Figure 3.. Mortality at 180 Days

^aDue to censoring, reported 180-day mortality rates are restricted to patients at sites participating in 180-day follow-up with known 180-day vital status. The Kaplan-Meier curves include additional exposure and events from patients who were censored before day 180 or enrolled at sites that did not participate in 180-day follow-up. ^bHazard ratios <1 indicate improved survival and hazard ratios >1 indicate worsened survival. ^cThe difference in 180-day mortality is determined from the 180-day mortality rates which are estimated from the primary analysis model. For each domain, day 180 mortality rates are estimated for the population of patients randomized within that domain based on their baseline covariates and the estimated model parameters. For each patient within the domain population, separate survival curves are predicted assuming the patient received each intervention within the domain. The mean of the survival curves was taken across patients to summarize the mean survival for each intervention within the domain population. ^dThe probability of superiority (hazard ratio <1) and futility (hazard ratio >0.83) is computed from a bayesian piecewise exponential model using the posterior distribution. ^eOrgan support–free days are a composite ordinal scale consisting of survival to hospital discharge and days free of organ support to day 21. Probabilities may differ from those presented in the original trial reports for each domain due to changes in patient consent. ^fDomains are ordered based on the total number of patients enrolled in the domain from largest to smallest. ^gA total of 35 patients within the antiplatelet and anticoagulation domains were randomized to the prespecified combination of therapeutic anticoagulation and an antiplatelet agent. The combination effect provides the effect of giving both therapeutic anticoagulation and antiplatelet interventions together in combination (relative to giving control in both domains). This is estimated by multiplying the hazard ratio for antiplatelet, therapeutic anticoagulation and the interaction effect for antiplatelet and therapeutic anticoagulation. The hazard ratio for the combination effect is 1.34 (95% credible interval [CrI], 0.82-2.23) with a probability of superiority of 11.6%. The hazard ratio for the therapeutic anticoagulation/antiplatelet interaction is 1.39 (95% CrI, 0.87-2.19).

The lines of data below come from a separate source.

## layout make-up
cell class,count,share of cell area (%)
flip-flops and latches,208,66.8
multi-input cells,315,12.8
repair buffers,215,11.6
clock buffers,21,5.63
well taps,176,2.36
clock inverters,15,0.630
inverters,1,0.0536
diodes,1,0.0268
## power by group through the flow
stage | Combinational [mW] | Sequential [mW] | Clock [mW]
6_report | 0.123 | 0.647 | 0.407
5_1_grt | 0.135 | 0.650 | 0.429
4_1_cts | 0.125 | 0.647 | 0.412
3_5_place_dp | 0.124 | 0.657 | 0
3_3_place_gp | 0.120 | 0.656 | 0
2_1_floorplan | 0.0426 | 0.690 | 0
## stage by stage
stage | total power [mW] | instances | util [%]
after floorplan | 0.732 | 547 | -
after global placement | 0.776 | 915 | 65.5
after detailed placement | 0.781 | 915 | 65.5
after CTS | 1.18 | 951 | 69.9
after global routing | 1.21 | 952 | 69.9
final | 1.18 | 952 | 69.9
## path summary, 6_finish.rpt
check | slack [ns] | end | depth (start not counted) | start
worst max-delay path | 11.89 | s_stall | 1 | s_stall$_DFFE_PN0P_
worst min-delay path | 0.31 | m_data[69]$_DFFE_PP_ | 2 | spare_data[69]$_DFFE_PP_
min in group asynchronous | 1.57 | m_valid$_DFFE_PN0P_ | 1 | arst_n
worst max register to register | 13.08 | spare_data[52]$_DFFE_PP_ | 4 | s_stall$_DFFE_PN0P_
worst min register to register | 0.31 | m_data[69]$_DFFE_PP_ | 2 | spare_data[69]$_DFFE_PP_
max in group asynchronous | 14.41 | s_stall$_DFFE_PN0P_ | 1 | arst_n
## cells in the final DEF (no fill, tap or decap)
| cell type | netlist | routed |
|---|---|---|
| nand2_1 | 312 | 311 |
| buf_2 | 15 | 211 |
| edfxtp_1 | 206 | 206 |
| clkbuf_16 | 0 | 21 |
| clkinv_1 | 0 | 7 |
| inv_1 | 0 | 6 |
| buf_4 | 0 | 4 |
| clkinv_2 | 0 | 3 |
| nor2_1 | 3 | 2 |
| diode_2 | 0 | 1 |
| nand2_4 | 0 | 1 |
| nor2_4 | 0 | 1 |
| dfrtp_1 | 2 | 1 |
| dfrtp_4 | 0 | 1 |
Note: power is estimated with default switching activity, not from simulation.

Figure 4.. Health-Related Quality of Life at 180 Days^a

^aResults for the EQ visual analog scale and the World Health Organization Disability Assessment Schedule (WHODAS) 2.0 are available in eTables 17-19 in Supplement 2. ^bThe probability of superiority and adjusted mean difference are computed from the posterior distribution of a bayesian 2-part/mixture model that multiply imputes 5-level EuroQol-5 Dimension (EQ-5D-5L) utility scores using patients’ baseline covariates for patients censored alive before 6 months and patients known to be alive at 6 months with unknown health-related quality of life. For patients who were censored before 6 months, first 6-month mortality outcomes are multiply imputed from the piecewise exponential component of the bayesian 2-part/mixture model. For patients who were known or imputed to be alive at 6 months, a value of EQ-5D-5L is multiply imputed from the continuous component of the 2-part/mixture model. For patients who were imputed as dead by 6 months, EQ-5D-5L was set to 0 and they did not contribute to the analysis of EQ-5D-5L in survivors. In this analysis, 4307 of 4791 patients (90%) had known survival status at 6 months and a mortality outcome was multiply imputed for the remaining 484 patients (10%). Of the 2590 patients known to be alive at 6 months, 852 (33%) had a known EQ-5D-5L utility score and the remaining 1738 (67%) were imputed. ^cDomains are ordered based on the total number of patients enrolled in the domain from largest to smallest.